Analysis of Microbial Community Structure and Metabolic Characteristics of Dominant Microbes in Rice Milk for Yellow Wine

ZHU Xiaofang , ZHANG Fengjie , YU Jianshen , HU Jian , WU Shun , WANG Deliang , PAN Hongyu   

  1. 1. College of Food Science and Pharmacy, Xinjiang Agricultural University, ürümqi 830052, China; 2. China National Research Institute of Food and Fermentation Industries, Beijing 100015, China; 3. Shanghai Jinfeng Wine Co. Ltd., Shanghai 201501, China; 4. Shanghai Shikumen Wine Co. Ltd., Shanghai 201501, China
  • Online:2017-05-25 Published:2017-05-23

摘要: 为了探讨浸米水微生物对黄酒工艺和品质的影响,采用Illumina高通量测序技术全面分析黄酒浸米水中细 菌群落结构,结果表明:从属分类水平上分析,乳酸菌属为浸米水中优势细菌,其丰度含量占比为60.67%,乳酸菌 属中57.4%的为植物乳杆菌,21.1%的为短乳杆菌。

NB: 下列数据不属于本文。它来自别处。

**config.mk**
```make
export PLATFORM = sky130hd
export DESIGN_NAME = reg_xfer_ctrl_flat
export DESIGN_NICKNAME = d
export VERILOG_FILES = /design/src/rtl/reg_xfer_pkg.sv /design/src/rtl/reg_xfer_ctrl_if.sv /design/src/rtl/reg_xfer_ctrl_rr_arb2.sv /design/src/rtl/reg_xfer_ctrl.sv /design/src/flat_wrapper.sv
export SDC_FILE = /design/constraint.sdc
export NUM_CORES = 1
export LEC_CHECK = 0
export ABC_AREA = 1
export BUFFER_PORTS_ARGS = -buffer_cell sky130_fd_sc_hd__clkbuf_2
export CORE_ASPECT_RATIO = 0.8
export CORE_MARGIN = 5
export CORE_UTILIZATION = 48
export DETAILED_ROUTE_END_ITERATION = 7
export PLACE_DENSITY = 0.75
export SYNTH_ARGS = -nofsm -noshare
export SYNTH_HDL_FRONTEND = slang
export SYNTH_SLANG_ARGS = --single-unit
```
**constraint.sdc**
```tcl
create_clock -name clk -period 1.3 [get_ports clk]
set_input_delay 0.195 -clock clk [delete_from_list [all_inputs] [get_ports clk]]
set_output_delay 0.195 -clock clk [all_outputs]
set_load 0.01 [all_outputs]
```
**src/rtl/reg_xfer_pkg.sv**
```systemverilog
// Shared types and constants for the register-to-register transfer sequencer.
// Imported by the arbiter and the sequencer top.
package reg_xfer_pkg;

    typedef enum logic [2:0] {
        IDLE,
        DRIVE,
        LATCH,
        HOLD,
        ERR
    } state_t;

    localparam int NREG_DEFAULT = 8;
    localparam int NPORT        = 2;

endpackage

```
**src/rtl/reg_xfer_ctrl_if.sv**
```systemverilog
// Requester/register-bank signal bundle for reg_xfer_ctrl.
// The master side is the requester; the slave side is the sequencer.
interface reg_xfer_ctrl_if
    import reg_xfer_pkg::*;
#(
    parameter int NREG  = NREG_DEFAULT,
    parameter int SEL_W = $clog2(NREG)
);
    logic [NPORT-1:0] req_valid;
    logic [SEL_W-1:0] req_src0;
    logic [SEL_W-1:0] req_dst0;
    logic [SEL_W-1:0] req_src1;
    logic [SEL_W-1:0] req_dst1;
    logic [NPORT-1:0] req_ready;
    logic [NREG-1:0]  oen;
    logic [NREG-1:0]  cp;
    logic             busy;
    logic [NPORT-1:0] done;
    logic [NPORT-1:0] err;

    modport master (
        output req_valid, req_src0, req_dst0, req_src1, req_dst1,
        input  req_ready, oen, cp, busy, done, err
    );

    modport slave (
        input  req_valid, req_src0, req_dst0, req_src1, req_dst1,
        output req_ready, oen, cp, busy, done, err
    );
endinterface

```
**src/rtl/reg_xfer_ctrl_rr_arb2.sv**
```systemverilog
// Two-requester round-robin arbiter; grant is combinational, the last-grant
// pointer advances only when a granted request is actually accepted.
module rr_arb2
    import reg_xfer_pkg::*;
(
    input  logic             clk,
    input  logic             rst,
    input  logic [NPORT-1:0] i_req,
    input  logic             i_accept,
    output logic [NPORT-1:0] o_grant
);
    logic r_last;

    always_comb begin
        if (i_req == 2'b11) begin
            o_grant = r_last ? 2'b01 : 2'b10;
        end else begin
            o_grant = i_req;
        end
    end

    // Reset as if port 1 went last so port 0 wins the first contention.
    always_ff @(posedge clk) begin
        if (rst) begin
            r_last <= 1'b1;
        end else if (i_accept) begin
            r_last <= o_grant[1];
        end
    end
endmodule

```
**src/rtl/reg_xfer_ctrl.sv**
```systemverilog
// Sequences bus transfers between 74xx374-style registers: enables the source
// for DRIVE/LATCH/HOLD and pulses the destination load clock during LATCH.
module reg_xfer_ctrl
    import reg_xfer_pkg::*;
#(
    parameter int NREG  = NREG_DEFAULT,
    parameter int SEL_W = $clog2(NREG)
) (
    input  logic           clk,
    input  logic           rst,
    reg_xfer_ctrl_if.slave bus
);
    localparam logic [SEL_W:0] NREG_W = (SEL_W+1)'(NREG);

    state_t           r_state;
    logic [SEL_W-1:0] r_src;
    logic [SEL_W-1:0] r_dst;
    logic             r_port;
    logic [NREG-1:0]  r_oen;
    logic [NREG-1:0]  r_cp;
    logic             r_busy;
    logic [NPORT-1:0] r_done;
    logic [NPORT-1:0] r_err;

    logic [NPORT-1:0] w_grant;
    logic [NPORT-1:0] w_ready;
    logic             w_accept;
    logic             w_gport;
    logic [SEL_W-1:0] w_src;
    logic [SEL_W-1:0] w_dst;
    logic             w_legal;

    rr_arb2 u_arb (
        .clk      (clk),
        .rst      (rst),
        .i_req    (bus.req_valid),
        .i_accept (w_accept),
        .o_grant  (w_grant)
    );

    // Ready depends only on state and arbitration, never on the select fields.
    assign w_ready  = (r_state == IDLE && !rst) ? w_grant : '0;
    assign w_accept = |(bus.req_valid & w_ready);
    assign w_gport  = w_grant[1];
    assign w_src    = w_gport ? bus.req_src1 : bus.req_src0;
    assign w_dst    = w_gport ? bus.req_dst1 : bus.req_dst0;
    assign w_legal  = ({1'b0, w_src} < NREG_W) && ({1'b0, w_dst} < NREG_W)
                      && (w_src != w_dst);

    always_ff @(posedge clk) begin
        if (rst) begin
            r_state <= IDLE;
            r_src   <= '0;
            r_dst   <= '0;
            r_port  <= 1'b0;
            r_oen   <= '1;
            r_cp    <= '0;
            r_busy  <= 1'b0;
            r_done  <= '0;
            r_err   <= '0;
        end else begin
            r_done <= '0;
            r_err  <= '0;
            case (r_state)
                IDLE: begin
                    if (w_accept) begin
                        r_src  <= w_src;
                        r_dst  <= w_dst;
                        r_port <= w_gport;
                        r_busy <= 1'b1;
                        if (w_legal) begin
                            r_state <= DRIVE;
                            r_oen   <= ~(NREG'(1) << w_src);
                        end else begin
                            r_state <= ERR;
                            r_err   <= w_grant;
                        end
                    end
                end
                DRIVE: begin
                    r_state <= LATCH;
                    r_oen   <= ~(NREG'(1) << r_src);
                    r_cp    <= NREG'(1) << r_dst;
                end
                LATCH: begin
                    r_state <= HOLD;
                    r_cp    <= '0;
                    r_done  <= {r_port, ~r_port};
                end
                HOLD: begin
                    r_state <= IDLE;
                    r_oen   <= '1;
                    r_busy  <= 1'b0;
                end
                ERR: begin
                    r_state <= IDLE;
                    r_busy  <= 1'b0;
                end
                default: begin
                    r_state <= IDLE;
                    r_oen   <= '1;
                    r_cp    <= '0;
                    r_busy  <= 1'b0;
                end
            endcase
        end
    end

    assign bus.req_ready = w_ready;
    assign bus.oen       = r_oen;
    assign bus.cp        = r_cp;
    assign bus.busy      = r_busy;
    assign bus.done      = r_done;
    assign bus.err       = r_err;
endmodule

```
**src/flat_wrapper.sv**
```systemverilog
// flat-port wrapper written by rule: the top's interface ports become plain ports
module reg_xfer_ctrl_flat import reg_xfer_pkg::*;
#(
    parameter int NREG  = NREG_DEFAULT,
    parameter int SEL_W = $clog2(NREG)
)
  (clk, rst, bus_req_valid, bus_req_src0, bus_req_dst0, bus_req_src1, bus_req_dst1, bus_req_ready, bus_oen, bus_cp, bus_busy, bus_done, bus_err);
  reg_xfer_ctrl_if #(.NREG(NREG), .SEL_W(SEL_W)) bus_i ();
  input  logic clk;
  input  logic rst;
  input wire logic [$bits(bus_i.req_valid)-1:0] bus_req_valid;
  input wire logic [$bits(bus_i.req_src0)-1:0] bus_req_src0;
  input wire logic [$bits(bus_i.req_dst0)-1:0] bus_req_dst0;
  input wire logic [$bits(bus_i.req_src1)-1:0] bus_req_src1;
  input wire logic [$bits(bus_i.req_dst1)-1:0] bus_req_dst1;
  output wire logic [$bits(bus_i.req_ready)-1:0] bus_req_ready;
  output wire logic [$bits(bus_i.oen)-1:0] bus_oen;
  output wire logic [$bits(bus_i.cp)-1:0] bus_cp;
  output wire logic [$bits(bus_i.busy)-1:0] bus_busy;
  output wire logic [$bits(bus_i.done)-1:0] bus_done;
  output wire logic [$bits(bus_i.err)-1:0] bus_err;
  assign bus_i.req_valid = bus_req_valid;
  assign bus_i.req_src0 = bus_req_src0;
  assign bus_i.req_dst0 = bus_req_dst0;
  assign bus_i.req_src1 = bus_req_src1;
  assign bus_i.req_dst1 = bus_req_dst1;
  assign bus_req_ready = bus_i.req_ready;
  assign bus_oen = bus_i.oen;
  assign bus_cp = bus_i.cp;
  assign bus_busy = bus_i.busy;
  assign bus_done = bus_i.done;
  assign bus_err = bus_i.err;
  reg_xfer_ctrl #(.NREG(NREG), .SEL_W(SEL_W)) u_core (.clk(clk), .rst(rst), .bus(bus_i));
endmodule
```
==> reports/results.tsv, run 1 <==
metric	value	unit
Die ar.	4880	um^2
Clock Latency Late Sink	0.28	ns
via count	1951	
Seq/Total Area, Yosys	0.373	
Ys Warns	0	
first-pass GRT wire length	8.22	mm
syn_nets	268	
Tmin final	1.53	ns
clk root buf	clkbuf_8	
number of max-cap violations	0	
setup slack at placement	-0.150	ns
status	finished with violations	
post-detail-place hpwl	3.24	mm
post-route ant nets	0	
# diodes	0	
leakage dissipation	1.24	nW
final net count	347	
FF+latch count, synth	32	
endpoints failing setup	21	
# IOs	39	
vias per inst	5.23	
CTS clock-pin slew for the worst setup and hold paths	0.06	ns
Max Fclk	0.656	GHz
Longest Clk Path Bufs	2	
Synth Flop Type	dfxtp_1	
remaining global-route overflow	0	
Pwr Density	2040	nW/um^2
failing checks	negative setup slack	
# DRC	0	
Final Util	0.738	
GRT Util Overall	0.203	
DP Area	2170	um^2
clock power share	0.158	
routability cong.	0.822	
start point of the critical path	u_core.r_state[1]	
Iter 0 DRT Violations	117	
Worst R2R Start	u_core.u_arb.r_last	
Max FO, Critical Path	3	
Worst Path Arrival	1.33	ns
Die X	76.9	um
Mapped Area	1720	um^2
Setup crit end kind	output port	
Clock Sinks	32	
internal power	2.96	mW
syn avg cell area	6.82	um^2
Critical Path Sink	bus_req_ready[0]	
die height	63.5	um
flop2flop setup slack	-0.19	ns
Worst R2R End	u_core.bus.oen[7]	
vias in the first global route	1882	
nature of the critical path startpoint	register	
H-Tree Depth	2	
WL/cell	12.5	um
design area	2540	um^2
initial antenna violation count	0	
cts hold-fix bufs	0	
most common cell after layout, fill and taps aside	nand2_1	
commonest non-fill, non-tap cells in the layout	nand2_1, clkbuf_2, buf_4, dfxtp_1, inv_1	
fin crit share	1.17	
FP Rows	19	
largest net degree at the start of global routing	15	
Flop pwr share	0.260	
Num CTS Buffers	5	
worst vdd ir	0.00129	V
share of cells above drive strength 1	0.414	
Syn Inst Count	252	
Core Region	3450	um^2
switching share of power	0.428	
net switching power	2.22	mW
synth unique cells	25	
Setup CP Type	reg2out	
HP Class	in2reg	
initial core utilization	0.498	
Comb pwr share	0.582	
Post-Route WL	4.67	mm
Async S/R FF share, synth	0	
area growth from synthesis to layout	48.1	%
RSZ-0062 raised after global routing	yes	
r2r worst-path depth	10	
WHS Path Cells	3	
Critical Path RT	1.11	ns
Max Slew Vio Count	0	
Slew HR	0.699	
Final Hold Viols	0	
EDFF count, synth	0	
Final Worst Setup Slack	-0.225	ns
CTS tree	built	
TritonRoute pass-1 iters	4	
Buffers on Ports	38	
final setup skew	0.00749	ns
Slew @ Worst Pin	0.451	ns
## flip-flops by register name (all words and copies together), names as in the netlist
register / cells
u_core.r_dst: 3
u_core.u_arb.r_last: 1
u_core.r_state: 3
u_core.bus.done: 2
u_core.r_port: 1
u_core.r_src: 3
u_core.bus.oen: 8
u_core.bus.cp: 8
u_core.bus.err: 2
u_core.bus.busy: 1
## kinds of logic after synthesis
kind of cell,count (synthesis),share of synthesized area
DFF,32,0.373
buffers and inverters,39,0.101
and+or+nand+nor,140,0.403
AOI/OAI and AO/OA,41,0.123
## Yosys cell counts, types with 2 or more instances
cell | instances | share of area
inv_2 | 3 | 0.0066
nand2_2 | 11 | 0.040
nand2_1 | 73 | 0.16
nor3_1 | 3 | 0.0087
inv_1 | 29 | 0.063
nor2_2 | 3 | 0.011
nand3b_1 | 5 | 0.022
o21ai_0 | 21 | 0.061
a21oi_1 | 16 | 0.047
clkbuf_1 | 2 | 0.0044
buf_6 | 2 | 0.013
nand4_1 | 16 | 0.058
nand3_1 | 18 | 0.052
o21ai_1 | 2 | 0.0058
dfxtp_1 | 32 | 0.37
nor2_1 | 7 | 0.015
## routing by layer
metal	track usage	wire, um	vias up
met2	0.334	2200	62
met1	0.261	2130	886
met5	0	0	-
met4	0.0611	68	0
met3	0.0499	272	10
li1	-	-	993
## layout make-up
cell class	instances	area, um^2
clock buffer	7	96.3
timing repair buffer	77	542
sequential	32	647
inverter	32	130
fill	279	903
tap	42	52.6
multi-input combinational	183	1080
## power by group through the flow
stage | clock, mW | combinational [mW] | sequential [mW]
finish | 0.819 | 3.01 | 1.35
global route | 0.881 | 3.38 | 1.38
CTS | 0.832 | 2.71 | 1.33
detailed placement | 0 | 2.51 | 1.34
global placement | 0 | 2.45 | 1.33
floorplan | 0 | 1.62 | 1.38
## worst max-delay path: stages, from the launching register on
cell     delay, ns
dfxtp_2       0.33
nor2_4        0.13
nand2_4       0.08
nor2_4        0.14
nand3_2       0.10
inv_2         0.09
buf_6         0.10
buf_6         0.09
## repair_timing
| item | in CTS | in global routing |
|---|---|---|
| buffers inserted | 4 | 6 |
| gates cloned | 2 | 0 |
| setup endpoints to repair | 19 | 21 |
| gates resized for setup | 37 | 24 |
| pin swaps | 14 | 14 |
## how the worst min path moves through the flow
stage	start	to	slack, ns
global placement	u_core.r_port	u_core.bus.done[0]	0.41
CTS	rst	u_core.r_state[0]	0.33
global route	rst	u_core.r_state[1]	0.37
floorplan	rst	u_core.bus.cp[7]	0.26
detailed placement	u_core.r_port	u_core.bus.done[0]	0.41
finish	rst	u_core.r_state[0]	0.35
## through the flow
step	instances	setup TNS (ns)	hold WS, ns	power [mW]
after floorplan	252	-0.383	0.264	3.00
after global placement	356	-1.15	0.413	3.79
after detailed placement	356	-1.70	0.413	3.85
after CTS	369	-2.41	0.333	4.87
after global routing	373	-4.38	0.365	5.64
final	373	-2.41	0.346	5.18
(Power assumes the default switching activity.)
==> inputs of run 2 (changes only) <==
CORE_UTILIZATION = 53   (was 48)
PLACE_DENSITY = 0.79   (was 0.75)
clock period = 1.7 ns   (was 1.3 ns; I/O delays follow)
==> reports/results.tsv, run 2 (synthesized netlist as in run 1, its figures left out) <==
metric	value	unit	change
status	finished, final reports clean		was finished with violations
Worst Min Path Start	rst		unchanged
vias in the first global route	1464		was 1882
WL/cell	11.7	um	was 12.5 um
remaining global-route overflow	0		unchanged
r2r worst-path depth	9		was 10
fin crit share	0.940		
Core Region	3110	um^2	was 3450 um^2
RSZ-0062 raised after global routing	no		was yes
Buffers on Ports	38		unchanged
CTS clock-pin slew for the worst setup and hold paths	0.06	ns	about the same
Num CTS Buffers	5		unchanged
worst vdd ir	0.00103	V	was 0.00129 V
final-layout fill cell count	306		was 279
initial antenna violation count	0		unchanged
via count	1725		was 1951
FP Rows	18		was 19
GRT met3 Usage	0.0728		was 0.0499
Post-Route WL	3.92	mm	was 4.67 mm
critical-path cell list	nor2_2, nand2_2, nor2_2, nand3_1, inv_2, clkbuf_2		was nor2_4, nand2_4, nor2_4, nand3_2, inv_2, buf_6, buf_6
setup slack at placement	0.0875	ns	was -0.150 ns
area growth from synthesis to layout	18.6	%	was 48.1%
placed insts	329		was 356
Slowest-stage cell, CP	dfxtp_1		was dfxtp_2
Max Fclk	0.626	GHz	
Die ar.	4490	um^2	was 4880 um^2
start point of the critical path	u_core.r_state[0]		was u_core.r_state[1]
clock power share	0.169		was 0.158
CP max stage delay	0.32	ns	was 0.33 ns
TritonRoute pass-1 iters	5		was 4
post-detail-place hpwl	3.01	mm	was 3.24 mm
nature of the critical path startpoint	register		unchanged
GRT Max-Usage Layer	met2		unchanged
Slew @ Worst Pin	0.556	ns	was 0.451 ns
initial core utilization	0.553		was 0.498
post-route ant nets	0		unchanged
# IOs	39		unchanged
CP most frequent cell	nor2_2		
Clock Latency Late Sink	0.28	ns	about the same
Clock Sinks	32		unchanged
Die X	73.7	um	was 76.9 um
Flop pwr share	0.315		was 0.260
net switching power	1.45	mW	was 2.22 mW
Longest Clk Path Bufs	2		unchanged
most common cell after layout, fill and taps aside	nand2_1		unchanged
flop2flop setup slack	0.17	ns	was -0.19 ns
final net count	312		was 347
setup_tns	0	ns	was -2.41 ns
Critical Path RT	1.44	ns	was 1.11 ns
Max Slew Vio Count	0		unchanged
final setup skew	0.00540	ns	was 0.00749 ns
internal power	1.75	mW	was 2.96 mW
# diodes	0		unchanged
die height	60.9	um	was 63.5 um
clk root buf	clkbuf_8		unchanged
Final Util	0.655		was 0.738
H-Tree Depth	2		unchanged
Worst R2R Start	u_core.u_arb.r_last		unchanged
cts hold-fix bufs	0		unchanged
vias per inst	5.13		was 5.23
Iter 0 DRT Violations	85		was 117
Final Worst Setup Slack	0.102	ns	was -0.225 ns
post_cts resized	0		was 37
met2 Usage GRT	0.295		was 0.334
WHS Path Cells	4		was 3
Final Hold Viols	0		unchanged
Max FO, Critical Path	3		unchanged
Setup crit end kind	output port		unchanged
Overall Power	3.20	mW	was 5.18 mW
GRT Util Overall	0.188		was 0.203
Worst Path Arrival	1.34	ns	was 1.33 ns
CTS tree	built		unchanged
first-pass GRT wire length	6.36	mm	was 8.22 mm
switching share of power	0.452		was 0.428
Pwr Density	1570	nW/um^2	was 2040 nW/um^2
# DRC	0		unchanged
postcts setup bufs	0		was 4
Slew HR	0.627		was 0.699
Tmin final	1.60	ns	
Setup CP Type	reg2out		unchanged
endpoints failing setup	0		was 21
HP Class	in2reg		unchanged
met1 GRT Util	0.247		was 0.261
commonest non-fill, non-tap cells in the layout	nand2_1, clkbuf_2, dfxtp_1		was nand2_1, clkbuf_2, buf_4, dfxtp_1, inv_1
largest net degree at the start of global routing	15		unchanged
Layout Cells excl Fill	336		was 373
number of max-cap violations	0		unchanged
Comb pwr share	0.515		was 0.582
leakage dissipation	1.03	nW	was 1.24 nW
routability cong.	0.823		was 0.822
share of cells above drive strength 1	0.250		was 0.414
==> run 2: cell types whose count changed in the layout (fill, tap and decap cells not counted), sizes merged <==
cell,before,now
buf,41,6
clkbuf,43,44
nand4,18,17
nand2,86,85
clkinv,0,1
==> run 2: power by group through the flow <==
stage	sequential (mW)	clock [mW]	combinational (mW)
6_report	1.01	0.542	1.65
3_3_place_gp	1.02	0	1.61
4_1_cts	1.01	0.555	1.65
2_1_floorplan	1.05	0	1.22
3_5_place_dp	1.02	0	1.64
5_1_grt	1.03	0.594	1.89
==> run 2: worst max-delay path: cells and delay by family (launching register included) <==
kind	cells	cell delay, ns
AND/OR/NAND/NOR	4	0.49
buffers and inverters	2	0.26
flip-flops	1	0.32
==> run 2: final cells by class <==
type | instances | area, um^2 | share of cell area
timing repair buffer | 44 | 235 | 0.115
tap | 40 | 50.0 | 0.0246
clock buffer | 6 | 72.6 | 0.0356
multi-input combinational | 181 | 913 | 0.448
clock inverter | 1 | 5.00 | 0.00246
sequential | 32 | 641 | 0.314
inverter | 32 | 120 | 0.0590
==> run 2: path summary, 6_finish.rpt <==
| path | to |
|---|---|
| worst max register to register | u_core.r_dst[0] |
| worst max-delay path | bus_req_ready[0] |
| worst min-delay path | u_core.bus.err[1] |
| worst min register to register | u_core.bus.done[0] |
==> run 2: per-stage QoR <==
step / area [um^2] / hold slack (ns)
2_1_floorplan: 1720 / 0.324
3_3_place_gp: 1950 / 0.411
3_5_place_dp: 1950 / 0.421
4_1_cts: 2030 / 0.296
5_1_grt: 2040 / 0.325
6_report: 2040 / 0.299
==> run 2: routing by layer <==
| metal | up-vias | wire length (um) |
|---|---|---|
| met5 | - | 0 |
| met4 | 0 | 17 |
| met3 | 4 | 266 |
| met2 | 61 | 1770 |
| met1 | 751 | 1860 |
| li1 | 909 | - |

因此,从实验室黄酒细菌菌库中选取植物乳杆菌和短乳杆菌等 7 种不同细菌,采用离子色谱法和气相色谱-质谱法法分别测定其发酵液中酸类物质含量,结果表明:植物乳杆菌 L4产酸能力最强,达到9.96 g/L,且主要为口感爽净的乳酸、苹果酸和柠檬酸,而刺激性酸(乙酸)和臭味酸(丁 酸、异戊酸和庚酸)含量很少,不挥发酸/挥发酸质量浓度比高达11.89,其口感和气味明显优于其他菌株。

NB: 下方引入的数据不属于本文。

===== src/rtl/snow64_fetch_queue.sv =====
// snow64_fetch_queue: sequential icache fetcher feeding a DEPTH-entry instruction/PC FIFO with redirect flush
module snow64_fetch_queue #(
  parameter int DEPTH = 4,
  parameter int ADDR_WIDTH = 64,
  parameter int INSTR_WIDTH = 32,
  parameter logic [ADDR_WIDTH-1:0] RESET_PC = '0,
  parameter bit CTRL_FLOW_STOP = 1'b1
) (
  input  logic                         clk,
  input  logic                         rst,
  output logic                         icache_req,
  output logic [ADDR_WIDTH-1:0]        icache_addr,
  input  logic                         icache_valid,
  input  logic [INSTR_WIDTH-1:0]       icache_instr,
  input  logic                         fetched_ctrl_flow,
  input  logic                         redirect_valid,
  input  logic [ADDR_WIDTH-1:0]        redirect_pc,
  output logic                         deq_valid,
  output logic [INSTR_WIDTH-1:0]       deq_instr,
  output logic [ADDR_WIDTH-1:0]        deq_pc,
  input  logic                         deq_ready,
  output logic [$clog2(DEPTH+1)-1:0]   count
);
  localparam int PW = $clog2(DEPTH);
  localparam int CW = $clog2(DEPTH+1);
  localparam logic [CW-1:0] FULL = CW'(DEPTH);
  localparam logic [ADDR_WIDTH-1:0] STEP = ADDR_WIDTH'(INSTR_WIDTH / 8);
  typedef enum logic {ST_FETCH, ST_WAIT_REDIRECT} state_t;
  state_t state, state_next;
  logic [ADDR_WIDTH-1:0] fetch_pc;
  logic [INSTR_WIDTH-1:0] mem_instr [DEPTH];
  logic [ADDR_WIDTH-1:0] mem_pc [DEPTH];
  logic [PW-1:0] rd_ptr, wr_ptr;
  logic push, pop;
  assign icache_req = (state == ST_FETCH) && (count != FULL) && !redirect_valid;
  assign icache_addr = fetch_pc;
  assign deq_valid = (count != '0) && !redirect_valid;
  assign deq_instr = mem_instr[rd_ptr];
  assign deq_pc = mem_pc[rd_ptr];
  assign push = icache_req && icache_valid;
  assign pop = deq_valid && deq_ready;
  always_comb begin
    state_next = redirect_valid ? ST_FETCH
               : (push && fetched_ctrl_flow && CTRL_FLOW_STOP) ? ST_WAIT_REDIRECT
               : state;
  end
  always_ff @(posedge clk or posedge rst) begin
    if (rst) begin
      state <= ST_FETCH;
      fetch_pc <= RESET_PC;
      rd_ptr <= '0;
      wr_ptr <= '0;
      count <= '0;
      for (int i = 0; i < DEPTH; i++) begin
        mem_instr[i] <= '0;
        mem_pc[i] <= '0;
      end
    end else begin
      state <= state_next;
      if (redirect_valid) begin
        fetch_pc <= redirect_pc;
        rd_ptr <= '0;
        wr_ptr <= '0;
        count <= '0;
      end else begin
        if (push) begin
          mem_instr[wr_ptr] <= icache_instr;
          mem_pc[wr_ptr] <= fetch_pc;
          wr_ptr <= wr_ptr + 1'b1;
          fetch_pc <= fetch_pc + STEP;
        end
        if (pop) rd_ptr <= rd_ptr + 1'b1;
        count <= count + CW'(push) - CW'(pop);
      end
    end
  end
endmodule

关键词: 黄酒, 米浆水, 细菌群落结构, 有机酸, 挥发酸

Abstract: In order to investigate the effect of microorganisms present in rice milk on the production and quality of yellow rice wine, Illumina high-throughput sequencing technology was used to comprehensively analyze the bacterial community structure in rice milk for yellow rice wine. The results showed that Lactobacillus was the dominant bacterial genus in rice milk, and its abundance was 60.67%, with Lactobacillus plantarum and Lactobacillus brevis being the most predominant, accounting for 57.4% and 21.1% of the total Lactobacillus isolates, respectively. Seven bacterial species, such as Lactobacillus plantarum and Lactobacillus brevis, were selected from a bacterial library for yellow rice wine, and then ion chromatography and gas chromatography-mass spectrometry (GC-MS) were used to determine acidic substances in their fermentation broth. It was found that Lactobacillus plantarum L4 had the strongest acid-producing capacity (9.96 g/L), and the main products were organic acids with light and fresh taste, such as lactic acid, malic acid, and citric acid. In addition, it also produced low contents of strong acid (acetic acid) and acid with bad odor (butyric acid, isovaleric acid and heptanoic acid). In the L-4 fermentation broth, the ratio of non-volatile acid to volatile acid was as high as 11.89, and the taste and odor were obviously superior to those of other strains.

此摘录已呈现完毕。